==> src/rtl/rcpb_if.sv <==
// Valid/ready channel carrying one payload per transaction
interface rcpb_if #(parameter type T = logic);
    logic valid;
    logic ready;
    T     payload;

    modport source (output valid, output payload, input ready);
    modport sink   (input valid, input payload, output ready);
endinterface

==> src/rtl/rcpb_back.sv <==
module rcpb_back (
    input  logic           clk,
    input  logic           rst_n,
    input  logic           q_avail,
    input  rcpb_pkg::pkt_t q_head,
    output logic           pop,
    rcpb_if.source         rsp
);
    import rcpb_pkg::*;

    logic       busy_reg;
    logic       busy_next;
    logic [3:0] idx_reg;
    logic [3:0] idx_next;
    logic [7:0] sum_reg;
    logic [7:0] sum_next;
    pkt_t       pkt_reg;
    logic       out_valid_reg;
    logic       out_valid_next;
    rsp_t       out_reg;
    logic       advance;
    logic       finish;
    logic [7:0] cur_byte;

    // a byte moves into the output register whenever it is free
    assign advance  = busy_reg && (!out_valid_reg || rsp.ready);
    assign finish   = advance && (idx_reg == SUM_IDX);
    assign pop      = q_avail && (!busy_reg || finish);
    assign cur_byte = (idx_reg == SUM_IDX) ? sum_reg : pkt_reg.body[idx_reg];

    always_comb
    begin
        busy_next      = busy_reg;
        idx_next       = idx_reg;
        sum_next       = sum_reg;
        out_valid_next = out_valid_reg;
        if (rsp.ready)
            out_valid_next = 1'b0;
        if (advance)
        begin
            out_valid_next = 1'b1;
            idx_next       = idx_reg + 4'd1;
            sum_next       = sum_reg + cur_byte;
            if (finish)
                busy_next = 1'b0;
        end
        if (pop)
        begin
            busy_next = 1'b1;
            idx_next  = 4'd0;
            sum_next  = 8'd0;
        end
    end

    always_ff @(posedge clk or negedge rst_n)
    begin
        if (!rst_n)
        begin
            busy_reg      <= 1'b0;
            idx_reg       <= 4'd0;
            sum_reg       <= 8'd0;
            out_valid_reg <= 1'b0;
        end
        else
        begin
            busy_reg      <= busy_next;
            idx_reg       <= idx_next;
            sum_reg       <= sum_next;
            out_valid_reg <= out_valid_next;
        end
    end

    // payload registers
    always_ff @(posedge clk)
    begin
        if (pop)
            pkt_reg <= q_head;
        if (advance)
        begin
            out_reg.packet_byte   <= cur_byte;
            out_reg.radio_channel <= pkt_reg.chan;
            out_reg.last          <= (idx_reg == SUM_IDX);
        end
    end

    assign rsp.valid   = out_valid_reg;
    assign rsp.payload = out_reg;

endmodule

========

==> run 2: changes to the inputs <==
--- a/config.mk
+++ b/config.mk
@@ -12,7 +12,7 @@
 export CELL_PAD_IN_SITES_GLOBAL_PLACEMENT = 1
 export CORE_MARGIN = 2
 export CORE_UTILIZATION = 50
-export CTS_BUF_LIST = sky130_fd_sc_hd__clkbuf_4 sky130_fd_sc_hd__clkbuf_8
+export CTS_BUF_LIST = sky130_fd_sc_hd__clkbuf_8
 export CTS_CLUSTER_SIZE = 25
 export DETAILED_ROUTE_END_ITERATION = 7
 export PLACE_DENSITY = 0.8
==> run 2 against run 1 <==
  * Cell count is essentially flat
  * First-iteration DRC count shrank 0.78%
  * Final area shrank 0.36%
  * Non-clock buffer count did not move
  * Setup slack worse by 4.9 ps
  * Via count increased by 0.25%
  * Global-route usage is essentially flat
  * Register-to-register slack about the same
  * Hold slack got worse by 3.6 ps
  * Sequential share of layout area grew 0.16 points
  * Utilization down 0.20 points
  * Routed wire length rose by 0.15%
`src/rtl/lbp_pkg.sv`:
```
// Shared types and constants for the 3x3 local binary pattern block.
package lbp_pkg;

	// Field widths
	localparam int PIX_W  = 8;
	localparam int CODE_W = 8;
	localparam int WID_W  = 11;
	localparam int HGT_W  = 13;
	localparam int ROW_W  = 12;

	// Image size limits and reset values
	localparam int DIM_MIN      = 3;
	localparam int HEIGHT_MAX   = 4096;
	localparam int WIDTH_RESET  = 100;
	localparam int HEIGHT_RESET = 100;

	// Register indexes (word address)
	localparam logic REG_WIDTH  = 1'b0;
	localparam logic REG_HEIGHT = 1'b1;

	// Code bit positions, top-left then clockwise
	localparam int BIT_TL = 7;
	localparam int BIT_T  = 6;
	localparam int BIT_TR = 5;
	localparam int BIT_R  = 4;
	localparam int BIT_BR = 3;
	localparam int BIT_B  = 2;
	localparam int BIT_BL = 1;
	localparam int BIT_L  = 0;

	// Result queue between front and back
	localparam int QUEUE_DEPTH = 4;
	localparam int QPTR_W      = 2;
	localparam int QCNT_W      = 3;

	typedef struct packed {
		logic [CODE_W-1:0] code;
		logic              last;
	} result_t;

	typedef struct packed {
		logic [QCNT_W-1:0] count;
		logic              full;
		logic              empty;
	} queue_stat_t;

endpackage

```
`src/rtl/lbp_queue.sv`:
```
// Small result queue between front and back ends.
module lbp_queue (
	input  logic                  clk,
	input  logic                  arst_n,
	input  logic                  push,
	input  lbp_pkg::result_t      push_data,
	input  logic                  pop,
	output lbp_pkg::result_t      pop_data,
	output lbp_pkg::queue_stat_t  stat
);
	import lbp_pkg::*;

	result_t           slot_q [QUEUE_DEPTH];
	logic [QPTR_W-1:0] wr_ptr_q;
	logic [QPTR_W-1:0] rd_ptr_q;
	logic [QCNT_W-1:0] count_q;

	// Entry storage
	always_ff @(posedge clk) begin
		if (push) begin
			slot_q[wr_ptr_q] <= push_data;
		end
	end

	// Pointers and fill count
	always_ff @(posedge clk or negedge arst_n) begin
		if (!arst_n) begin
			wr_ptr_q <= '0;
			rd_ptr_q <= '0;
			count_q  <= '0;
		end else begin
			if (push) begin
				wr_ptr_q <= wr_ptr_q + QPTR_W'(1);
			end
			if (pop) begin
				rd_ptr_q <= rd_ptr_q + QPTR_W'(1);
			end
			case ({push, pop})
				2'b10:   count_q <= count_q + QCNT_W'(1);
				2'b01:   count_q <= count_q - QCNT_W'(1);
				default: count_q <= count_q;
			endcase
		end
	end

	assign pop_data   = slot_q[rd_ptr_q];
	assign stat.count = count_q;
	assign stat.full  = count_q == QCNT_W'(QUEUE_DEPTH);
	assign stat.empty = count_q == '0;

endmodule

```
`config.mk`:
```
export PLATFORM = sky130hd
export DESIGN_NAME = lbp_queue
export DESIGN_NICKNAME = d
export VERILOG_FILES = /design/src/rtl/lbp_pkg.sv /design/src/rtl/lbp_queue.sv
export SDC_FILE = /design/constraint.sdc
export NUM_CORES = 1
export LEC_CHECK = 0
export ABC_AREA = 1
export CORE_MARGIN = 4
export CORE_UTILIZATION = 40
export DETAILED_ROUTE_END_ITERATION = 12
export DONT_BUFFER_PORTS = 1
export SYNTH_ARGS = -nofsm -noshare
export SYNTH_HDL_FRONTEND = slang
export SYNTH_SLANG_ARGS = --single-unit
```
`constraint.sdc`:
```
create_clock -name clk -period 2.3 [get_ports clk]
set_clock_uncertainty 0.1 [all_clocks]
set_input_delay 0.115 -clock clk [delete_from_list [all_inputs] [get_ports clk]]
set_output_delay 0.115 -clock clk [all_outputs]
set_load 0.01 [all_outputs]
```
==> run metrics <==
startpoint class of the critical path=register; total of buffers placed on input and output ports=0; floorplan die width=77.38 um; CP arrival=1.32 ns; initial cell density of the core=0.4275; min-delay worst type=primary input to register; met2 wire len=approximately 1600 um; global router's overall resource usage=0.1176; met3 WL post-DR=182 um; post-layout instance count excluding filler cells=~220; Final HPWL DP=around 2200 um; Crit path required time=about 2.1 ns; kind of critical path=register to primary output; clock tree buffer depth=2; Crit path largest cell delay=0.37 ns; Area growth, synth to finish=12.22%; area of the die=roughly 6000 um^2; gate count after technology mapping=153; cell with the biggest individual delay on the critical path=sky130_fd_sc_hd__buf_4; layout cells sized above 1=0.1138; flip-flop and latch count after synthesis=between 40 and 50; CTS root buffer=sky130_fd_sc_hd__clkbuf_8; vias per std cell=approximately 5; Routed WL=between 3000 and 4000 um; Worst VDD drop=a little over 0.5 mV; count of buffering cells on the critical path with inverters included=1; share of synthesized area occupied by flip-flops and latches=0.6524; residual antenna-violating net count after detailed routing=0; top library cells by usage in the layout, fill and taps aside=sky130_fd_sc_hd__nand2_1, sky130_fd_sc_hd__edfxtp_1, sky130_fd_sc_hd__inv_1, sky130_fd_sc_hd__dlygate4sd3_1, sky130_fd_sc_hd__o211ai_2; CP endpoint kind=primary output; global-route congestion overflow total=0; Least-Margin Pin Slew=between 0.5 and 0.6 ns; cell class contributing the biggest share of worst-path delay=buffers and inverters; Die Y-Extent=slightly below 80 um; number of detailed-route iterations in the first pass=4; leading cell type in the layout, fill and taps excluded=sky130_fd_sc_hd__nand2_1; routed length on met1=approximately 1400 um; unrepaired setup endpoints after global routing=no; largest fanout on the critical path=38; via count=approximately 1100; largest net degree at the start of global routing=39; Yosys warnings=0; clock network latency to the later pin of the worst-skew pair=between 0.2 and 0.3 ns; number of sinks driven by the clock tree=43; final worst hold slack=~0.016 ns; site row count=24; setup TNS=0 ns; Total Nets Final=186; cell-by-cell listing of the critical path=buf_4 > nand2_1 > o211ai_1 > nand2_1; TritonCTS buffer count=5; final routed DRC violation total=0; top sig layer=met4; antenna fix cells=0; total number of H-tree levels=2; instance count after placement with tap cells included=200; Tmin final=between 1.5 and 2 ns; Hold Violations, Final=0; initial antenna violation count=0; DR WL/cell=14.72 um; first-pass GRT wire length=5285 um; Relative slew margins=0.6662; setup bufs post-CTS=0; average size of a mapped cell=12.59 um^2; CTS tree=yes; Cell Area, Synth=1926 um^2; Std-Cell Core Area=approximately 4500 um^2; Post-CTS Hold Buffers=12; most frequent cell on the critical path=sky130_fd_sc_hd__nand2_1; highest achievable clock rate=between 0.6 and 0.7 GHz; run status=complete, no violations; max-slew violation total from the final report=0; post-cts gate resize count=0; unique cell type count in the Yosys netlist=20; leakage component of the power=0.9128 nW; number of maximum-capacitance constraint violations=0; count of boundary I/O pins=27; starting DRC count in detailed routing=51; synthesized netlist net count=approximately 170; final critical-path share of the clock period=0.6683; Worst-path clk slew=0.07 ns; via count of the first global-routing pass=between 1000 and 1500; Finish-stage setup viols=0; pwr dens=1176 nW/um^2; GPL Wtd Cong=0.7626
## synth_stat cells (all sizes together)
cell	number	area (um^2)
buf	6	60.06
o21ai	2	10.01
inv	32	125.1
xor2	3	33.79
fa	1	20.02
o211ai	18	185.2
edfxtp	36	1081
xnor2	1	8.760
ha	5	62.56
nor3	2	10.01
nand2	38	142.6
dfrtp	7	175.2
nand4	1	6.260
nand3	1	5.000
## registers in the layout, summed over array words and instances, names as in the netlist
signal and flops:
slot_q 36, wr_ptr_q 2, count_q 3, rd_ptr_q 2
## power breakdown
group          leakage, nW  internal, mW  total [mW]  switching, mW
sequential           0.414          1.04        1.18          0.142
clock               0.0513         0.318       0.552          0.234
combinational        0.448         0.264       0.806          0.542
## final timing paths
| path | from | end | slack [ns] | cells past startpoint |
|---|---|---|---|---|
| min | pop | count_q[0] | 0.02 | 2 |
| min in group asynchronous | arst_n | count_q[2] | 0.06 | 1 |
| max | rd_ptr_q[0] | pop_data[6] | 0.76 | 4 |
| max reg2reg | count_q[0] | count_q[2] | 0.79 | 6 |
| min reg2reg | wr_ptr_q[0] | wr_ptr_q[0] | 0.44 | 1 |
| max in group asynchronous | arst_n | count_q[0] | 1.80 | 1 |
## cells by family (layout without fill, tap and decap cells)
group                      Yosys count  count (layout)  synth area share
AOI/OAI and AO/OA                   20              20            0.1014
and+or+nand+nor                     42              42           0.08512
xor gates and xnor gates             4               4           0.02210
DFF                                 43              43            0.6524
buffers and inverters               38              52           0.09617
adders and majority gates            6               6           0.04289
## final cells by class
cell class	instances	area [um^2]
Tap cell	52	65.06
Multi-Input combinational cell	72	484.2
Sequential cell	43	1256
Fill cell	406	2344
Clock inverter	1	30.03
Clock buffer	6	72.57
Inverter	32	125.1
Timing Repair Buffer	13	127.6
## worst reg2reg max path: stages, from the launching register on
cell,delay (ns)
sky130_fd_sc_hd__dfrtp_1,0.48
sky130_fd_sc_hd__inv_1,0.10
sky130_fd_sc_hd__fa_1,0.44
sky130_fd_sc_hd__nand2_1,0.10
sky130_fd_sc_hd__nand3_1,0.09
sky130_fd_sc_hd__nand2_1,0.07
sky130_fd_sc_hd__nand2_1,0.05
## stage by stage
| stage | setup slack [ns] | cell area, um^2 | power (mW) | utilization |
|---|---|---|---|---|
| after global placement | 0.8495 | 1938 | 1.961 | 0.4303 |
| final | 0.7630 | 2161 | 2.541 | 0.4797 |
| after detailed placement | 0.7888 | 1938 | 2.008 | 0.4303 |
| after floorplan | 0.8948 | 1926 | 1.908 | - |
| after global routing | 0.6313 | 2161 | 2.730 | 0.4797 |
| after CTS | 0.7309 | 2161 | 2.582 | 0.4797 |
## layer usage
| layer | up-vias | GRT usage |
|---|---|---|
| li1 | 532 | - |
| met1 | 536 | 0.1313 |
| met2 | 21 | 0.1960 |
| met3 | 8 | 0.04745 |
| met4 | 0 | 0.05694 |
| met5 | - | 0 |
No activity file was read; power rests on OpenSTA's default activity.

========

- **Brief**
Working through the entries above, copy every line in which "worse" is found.

- **Output for this exercise**
  * Setup slack worse by 4.9 ps
  * Hold slack got worse by 3.6 ps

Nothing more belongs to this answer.